Ban slams UN school attacks in Gaza

United Nations Secretary-General Ban Ki-moon Thursday said he was appalled by an attack on a UN-run school in the Gaza strip that killed civilians, including children, and UN staff.

“Circumstances are still unclear. I strongly condemn this act,” Ban said in a statement.

“Many have been killed – including women and children, as well as UN staff.”

The Gaza health ministry said at least 15 people had been killed and some 200 wounded. Israel Radio, without citing a source, reported that most of those killed at the United Nations school were children.

United States Secretary of State John Kerry pressed regional leaders to nail down a Gaza ceasefire yesterday as the civilian death toll soared, and further violence flared up between Israelis and Palestinians in the occupied West Bank and Jerusalem.

Mediators hope any truce in the Gaza Strip can coincide with a Muslim festival that starts next week, and are looking to overcome seemingly irreconcilable demands from Israel and Hamas-led Islamist fighters, who have been locked in conflict since July 8.

As the diplomacy continued, so did the fighting.

Gaza officials said Israeli strikes killed 33 people yesterday, including the head of media operations for Hamas ally Islamic Jihad and his son. They put the number of Palestinian deaths in 18 days of conflict at 822, most of them civilians.

Militants fired a barrage of rockets out of Gaza, triggering sirens across much of southern and central Israel, including at the country’s main airport. No injuries were reported, with the Iron Dome interceptor system knocking out many of the missiles.

The Gaza turmoil stoked tensions in the nearby occupied West Bank, where US-backed Palestinian President Mahmoud Abbas governs in uneasy coordination with Israel.

Medics said five Palestinians were killed in separate incidents near the cities of Nablus and Hebron, including one shooting that witnesses blamed on an apparent Jewish settler.

On Thursday night, 10,000 demonstrators marched in solidarity with Gaza near the Palestinian administrative capital Ramallah - a scale recalling mass revolts of the past. Protesters surged against an Israeli army checkpoint, throwing rocks and Molotov cocktails, and Palestinian medics said one was shot dead and 200 wounded when troops opened fire.

Hamas wants Gaza opened up

Hamas leader Khaled Meshaal had on Wednesday voiced support for a humanitarian truce, but only if Israel eased restrictions on Gaza’s 1.8 million people.
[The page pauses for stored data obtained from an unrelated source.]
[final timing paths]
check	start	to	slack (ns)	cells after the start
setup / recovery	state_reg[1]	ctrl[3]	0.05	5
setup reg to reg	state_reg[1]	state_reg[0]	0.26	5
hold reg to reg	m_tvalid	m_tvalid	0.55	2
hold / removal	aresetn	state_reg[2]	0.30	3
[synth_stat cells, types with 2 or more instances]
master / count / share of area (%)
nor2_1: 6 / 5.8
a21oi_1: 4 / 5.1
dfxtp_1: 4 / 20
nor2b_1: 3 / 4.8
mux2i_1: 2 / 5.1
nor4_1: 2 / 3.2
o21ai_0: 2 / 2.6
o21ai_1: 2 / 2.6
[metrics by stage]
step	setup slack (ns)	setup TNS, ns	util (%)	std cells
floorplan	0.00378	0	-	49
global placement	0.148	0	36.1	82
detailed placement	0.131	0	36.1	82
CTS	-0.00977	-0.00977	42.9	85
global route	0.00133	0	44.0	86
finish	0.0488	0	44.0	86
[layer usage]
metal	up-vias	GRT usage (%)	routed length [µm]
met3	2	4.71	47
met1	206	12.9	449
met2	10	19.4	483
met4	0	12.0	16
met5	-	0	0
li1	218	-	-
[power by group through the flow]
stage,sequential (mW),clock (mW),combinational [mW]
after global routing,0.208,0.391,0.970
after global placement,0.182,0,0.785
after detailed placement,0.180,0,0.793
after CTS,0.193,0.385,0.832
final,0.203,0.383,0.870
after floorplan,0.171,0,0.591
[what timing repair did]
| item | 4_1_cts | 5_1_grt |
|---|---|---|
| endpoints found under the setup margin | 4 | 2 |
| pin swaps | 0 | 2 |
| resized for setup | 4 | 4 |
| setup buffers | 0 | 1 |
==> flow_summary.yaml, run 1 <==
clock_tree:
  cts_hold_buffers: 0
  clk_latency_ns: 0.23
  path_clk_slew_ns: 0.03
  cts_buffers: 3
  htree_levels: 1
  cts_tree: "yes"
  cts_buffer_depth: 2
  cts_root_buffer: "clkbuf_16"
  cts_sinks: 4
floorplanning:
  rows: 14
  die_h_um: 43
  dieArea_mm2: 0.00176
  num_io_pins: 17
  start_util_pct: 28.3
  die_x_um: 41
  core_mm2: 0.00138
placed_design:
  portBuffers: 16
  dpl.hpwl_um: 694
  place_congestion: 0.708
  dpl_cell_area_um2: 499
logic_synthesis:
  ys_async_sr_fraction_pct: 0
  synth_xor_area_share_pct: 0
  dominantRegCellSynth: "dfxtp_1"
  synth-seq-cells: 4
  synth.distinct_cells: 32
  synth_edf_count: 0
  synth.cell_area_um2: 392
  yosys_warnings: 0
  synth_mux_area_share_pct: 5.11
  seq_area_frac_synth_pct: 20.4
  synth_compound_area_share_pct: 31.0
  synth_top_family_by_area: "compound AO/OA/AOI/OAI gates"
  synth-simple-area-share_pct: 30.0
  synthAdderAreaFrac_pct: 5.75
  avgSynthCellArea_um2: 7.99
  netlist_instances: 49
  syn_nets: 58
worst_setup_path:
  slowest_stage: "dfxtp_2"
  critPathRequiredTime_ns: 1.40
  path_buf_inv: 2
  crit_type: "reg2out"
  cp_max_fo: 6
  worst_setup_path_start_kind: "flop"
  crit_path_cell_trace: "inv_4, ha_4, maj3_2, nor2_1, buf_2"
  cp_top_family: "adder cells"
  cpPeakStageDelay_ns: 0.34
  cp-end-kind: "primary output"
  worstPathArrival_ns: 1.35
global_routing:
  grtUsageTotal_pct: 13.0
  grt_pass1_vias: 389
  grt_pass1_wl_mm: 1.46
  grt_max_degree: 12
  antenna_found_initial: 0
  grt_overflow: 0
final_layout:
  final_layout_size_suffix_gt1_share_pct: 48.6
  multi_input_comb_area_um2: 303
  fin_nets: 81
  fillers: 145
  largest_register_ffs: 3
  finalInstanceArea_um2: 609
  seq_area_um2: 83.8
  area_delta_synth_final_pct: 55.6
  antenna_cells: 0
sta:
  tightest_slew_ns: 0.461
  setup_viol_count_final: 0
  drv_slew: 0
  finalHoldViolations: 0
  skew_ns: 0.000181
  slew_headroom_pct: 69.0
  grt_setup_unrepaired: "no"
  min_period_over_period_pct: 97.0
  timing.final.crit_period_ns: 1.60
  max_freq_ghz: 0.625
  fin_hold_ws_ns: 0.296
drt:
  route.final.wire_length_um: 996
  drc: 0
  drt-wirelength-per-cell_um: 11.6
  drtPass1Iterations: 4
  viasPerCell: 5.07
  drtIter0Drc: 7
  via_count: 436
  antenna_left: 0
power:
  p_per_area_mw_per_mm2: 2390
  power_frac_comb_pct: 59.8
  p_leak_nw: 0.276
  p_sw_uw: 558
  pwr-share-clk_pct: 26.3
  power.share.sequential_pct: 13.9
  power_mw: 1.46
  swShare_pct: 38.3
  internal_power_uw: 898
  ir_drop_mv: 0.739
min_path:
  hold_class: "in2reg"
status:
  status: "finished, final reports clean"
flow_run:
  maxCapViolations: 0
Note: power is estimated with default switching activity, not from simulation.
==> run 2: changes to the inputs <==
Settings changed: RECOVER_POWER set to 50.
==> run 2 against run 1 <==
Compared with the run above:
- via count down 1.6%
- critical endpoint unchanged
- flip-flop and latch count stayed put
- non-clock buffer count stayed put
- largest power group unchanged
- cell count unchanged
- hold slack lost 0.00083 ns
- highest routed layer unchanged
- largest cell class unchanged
File: config.mk
export PLATFORM = sky130hd
export DESIGN_NAME = lru_tile_cache_core
export DESIGN_NICKNAME = d
export VERILOG_FILES = /design/src/hdl/lrutc_pkg.sv /design/src/hdl/lrutc_cfg.sv /design/src/hdl/lrutc_ctrl.sv /design/src/hdl/lrutc_datapath.sv /design/src/hdl/lru_tile_cache_core.sv
export SDC_FILE = /design/constraint.sdc
export NUM_CORES = 2
export LEC_CHECK = 0
export ABC_AREA = 1
export BUFFER_PORTS_ARGS = -buffer_cell sky130_fd_sc_hd__buf_2
export CAP_MARGIN = 25
export CORE_ASPECT_RATIO = 1.1
export CORE_MARGIN = 2
export CORE_UTILIZATION = 34
export CTS_CLUSTER_SIZE = 40
export DETAILED_ROUTE_END_ITERATION = 7
export PLACE_DENSITY = 0.55
export SLEW_MARGIN = 20
export SYNTH_ARGS = -nofsm -noshare
export SYNTH_HDL_FRONTEND = slang
export SYNTH_SLANG_ARGS = --single-unit
export TNS_END_PERCENT = 10
File: constraint.sdc
create_clock -name clk -period 28.4 [get_ports clk]
set_input_delay 5.68 -clock clk [delete_from_list [all_inputs] [get_ports clk]]
set_output_delay 5.68 -clock clk [all_outputs]
set_load 0.03 [all_outputs]
$ cat config.mk
export PLATFORM = sky130hd
export DESIGN_NAME = mhsi_row
export DESIGN_NICKNAME = d
export VERILOG_FILES = /design/src/rtl/core/mhsi_pkg.sv /design/src/rtl/core/mhsi_row.sv
export SDC_FILE = /design/constraint.sdc
export NUM_CORES = 2
export LEC_CHECK = 0
export BUFFER_PORTS_ARGS = -buffer_cell sky130_fd_sc_hd__buf_4
export CAP_MARGIN = 30
export CELL_PAD_IN_SITES_DETAIL_PLACEMENT = 0
export CELL_PAD_IN_SITES_GLOBAL_PLACEMENT = 2
export CORE_MARGIN = 2
export CORE_UTILIZATION = 43
export CTS_CLUSTER_SIZE = 8
export DETAILED_ROUTE_END_ITERATION = 8
export GPL_ROUTABILITY_DRIVEN = 0
export GPL_TIMING_DRIVEN = 0
export PLACE_DENSITY = 0.83
export REMOVE_ABC_BUFFERS = 1
export SLEW_MARGIN = 10
export SYNTH_ARGS = -nofsm -noshare
export SYNTH_HDL_FRONTEND = slang
export SYNTH_SLANG_ARGS = --single-unit
$ cat constraint.sdc
create_clock -name clk -period 11.9 [get_ports clk]
set_clock_uncertainty 0.15 [all_clocks]
set_input_delay 2.38 -clock clk [delete_from_list [all_inputs] [get_ports clk]]
set_output_delay 2.38 -clock clk [all_outputs]
set_load 0.02 [all_outputs]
Hamas wants Egypt to open up its border with Gaza, too, and demands that Israel release hundreds of prisoners rounded up in the West Bank last month following the kidnapping and killing of three Jewish seminary students.
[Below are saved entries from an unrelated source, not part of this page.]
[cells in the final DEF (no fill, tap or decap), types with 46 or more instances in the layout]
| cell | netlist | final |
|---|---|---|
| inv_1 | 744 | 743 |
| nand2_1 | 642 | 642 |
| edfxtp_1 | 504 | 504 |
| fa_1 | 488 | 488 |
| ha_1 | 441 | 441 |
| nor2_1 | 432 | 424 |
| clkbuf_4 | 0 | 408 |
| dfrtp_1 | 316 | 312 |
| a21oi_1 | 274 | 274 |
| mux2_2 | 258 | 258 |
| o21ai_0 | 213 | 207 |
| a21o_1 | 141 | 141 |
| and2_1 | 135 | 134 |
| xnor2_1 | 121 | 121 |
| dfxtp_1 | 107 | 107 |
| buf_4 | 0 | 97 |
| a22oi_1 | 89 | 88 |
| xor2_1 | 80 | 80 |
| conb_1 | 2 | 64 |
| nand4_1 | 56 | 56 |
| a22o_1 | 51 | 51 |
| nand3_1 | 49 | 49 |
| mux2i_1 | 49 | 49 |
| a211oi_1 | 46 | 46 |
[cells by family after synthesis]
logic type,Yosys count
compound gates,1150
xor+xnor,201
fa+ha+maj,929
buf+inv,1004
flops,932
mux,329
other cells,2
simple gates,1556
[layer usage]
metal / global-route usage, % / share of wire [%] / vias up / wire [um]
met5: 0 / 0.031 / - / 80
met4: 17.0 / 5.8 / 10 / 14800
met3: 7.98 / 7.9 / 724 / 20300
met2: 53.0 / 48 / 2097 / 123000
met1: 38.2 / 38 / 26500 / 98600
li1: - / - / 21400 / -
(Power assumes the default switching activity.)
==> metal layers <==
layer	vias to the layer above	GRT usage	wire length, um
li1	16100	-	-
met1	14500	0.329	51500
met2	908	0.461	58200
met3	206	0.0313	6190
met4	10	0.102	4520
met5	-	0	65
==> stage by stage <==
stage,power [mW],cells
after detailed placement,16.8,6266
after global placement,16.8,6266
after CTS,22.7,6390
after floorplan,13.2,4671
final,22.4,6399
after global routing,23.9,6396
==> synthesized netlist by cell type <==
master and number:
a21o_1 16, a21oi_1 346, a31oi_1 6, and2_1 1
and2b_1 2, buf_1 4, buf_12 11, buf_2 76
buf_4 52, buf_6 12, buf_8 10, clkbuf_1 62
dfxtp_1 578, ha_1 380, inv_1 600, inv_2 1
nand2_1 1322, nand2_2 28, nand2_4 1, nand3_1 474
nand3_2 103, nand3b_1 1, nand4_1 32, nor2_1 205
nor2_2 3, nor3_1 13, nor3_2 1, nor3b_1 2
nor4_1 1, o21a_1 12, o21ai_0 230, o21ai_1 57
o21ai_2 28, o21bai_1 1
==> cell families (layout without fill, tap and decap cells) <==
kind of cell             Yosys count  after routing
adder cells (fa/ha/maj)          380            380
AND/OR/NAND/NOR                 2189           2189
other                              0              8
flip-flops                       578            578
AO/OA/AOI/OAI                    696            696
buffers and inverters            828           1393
`config.mk`:
```
export PLATFORM = sky130hd
export DESIGN_NAME = led_matrix_row_scan_serializer
export DESIGN_NICKNAME = d
export VERILOG_FILES = /design/src/design/lmrs_pkg.sv /design/src/design/led_matrix_row_scan_serializer.sv /design/src/design/lmrs_frame_store.sv
export SDC_FILE = /design/constraint.sdc
export NUM_CORES = 1
export LEC_CHECK = 0
export ABC_AREA = 1
export BUFFER_PORTS_ARGS = -buffer_cell sky130_fd_sc_hd__buf_2
export CORE_MARGIN = 4
export CORE_UTILIZATION = 49
export CTS_CLUSTER_DIAMETER = 200
export CTS_CLUSTER_SIZE = 14
export DETAILED_ROUTE_END_ITERATION = 10
export PLACE_DENSITY_LB_ADDON = 0.15
export SLEW_MARGIN = 10
export SYNTH_ARGS = -nofsm -noshare
export SYNTH_HDL_FRONTEND = slang
export SYNTH_HIERARCHICAL = 1
export SYNTH_SLANG_ARGS = --single-unit
```
`constraint.sdc`:
```
create_clock -name clk -period 2.15 [get_ports clk]
set_input_delay 0.1075 -clock clk [delete_from_list [all_inputs] [get_ports clk]]
set_output_delay 0.1075 -clock clk [all_outputs]
set_load 0.05 [all_outputs]
```
File: src/hdl/sha1md_round.sv
// One SHA-1 compression round, shared by all eighty rounds of a block.
module sha1md_round
    import sha1md_pkg::*;
(
    input  t_work       i_work,
    input  logic [31:0] i_word,
    input  logic [6:0]  i_round,
    output t_work       o_work
);

    logic [31:0] w_f;
    logic [31:0] w_k;

    // Select the round function and constant by round group.
    always_comb begin
        if (i_round < GROUP_1) begin
            w_f = (i_work.b & i_work.c) | (~i_work.b & i_work.d);
            w_k = K_0;
        end else if (i_round < GROUP_2) begin
            w_f = i_work.b ^ i_work.c ^ i_work.d;
            w_k = K_1;
        end else if (i_round < GROUP_3) begin
            w_f = (i_work.b & i_work.c) | (i_work.b & i_work.d) | (i_work.c & i_work.d);
            w_k = K_2;
        end else begin
            w_f = i_work.b ^ i_work.c ^ i_work.d;
            w_k = K_3;
        end
    end

    // Rotate the words and form the new a.
    always_comb begin
        o_work.a = {i_work.a[26:0], i_work.a[31:27]} + w_f + i_work.e + w_k + i_word;
        o_work.b = i_work.a;
        o_work.c = {i_work.b[1:0], i_work.b[31:2]};
        o_work.d = i_work.c;
        o_work.e = i_work.d;
    end

endmodule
Such concessions appear unlikely, however, as both Israel and Egypt consider Hamas a security threat.

One Cairo official said next week’s Eid-ul-Fitr festival, which concludes Ramadan, was a possible date for a truce.

But US officials were circumspect on progress made by Kerry, whose mediation has involved Egypt, Turkey, Qatar and President Abbas, as Washington, like Israel and the European Union, won’t deal directly with Hamas, which it considers a terrorist group.

“Secretary Kerry has been on the phone all morning, and he will remain in close touch with leaders in the region over the course of the morning as he continues work on achieving a ceasefire,” said a senior US State Department official in Cairo, which has been Kerry’s base over the last four days as he has tried to bring about a temporary end to the conflict.

On Thursday, a US official said Kerry was seeking a way to bridge gaps between Israel and Hamas but that the top US diplomat would not stay in the region “for an indefinite amount of time.”

Israel insists that, even if such a ceasefire is agreed, its army will continue digging up tunnels along Gaza’s eastern frontier, a mission that could take between one and two weeks.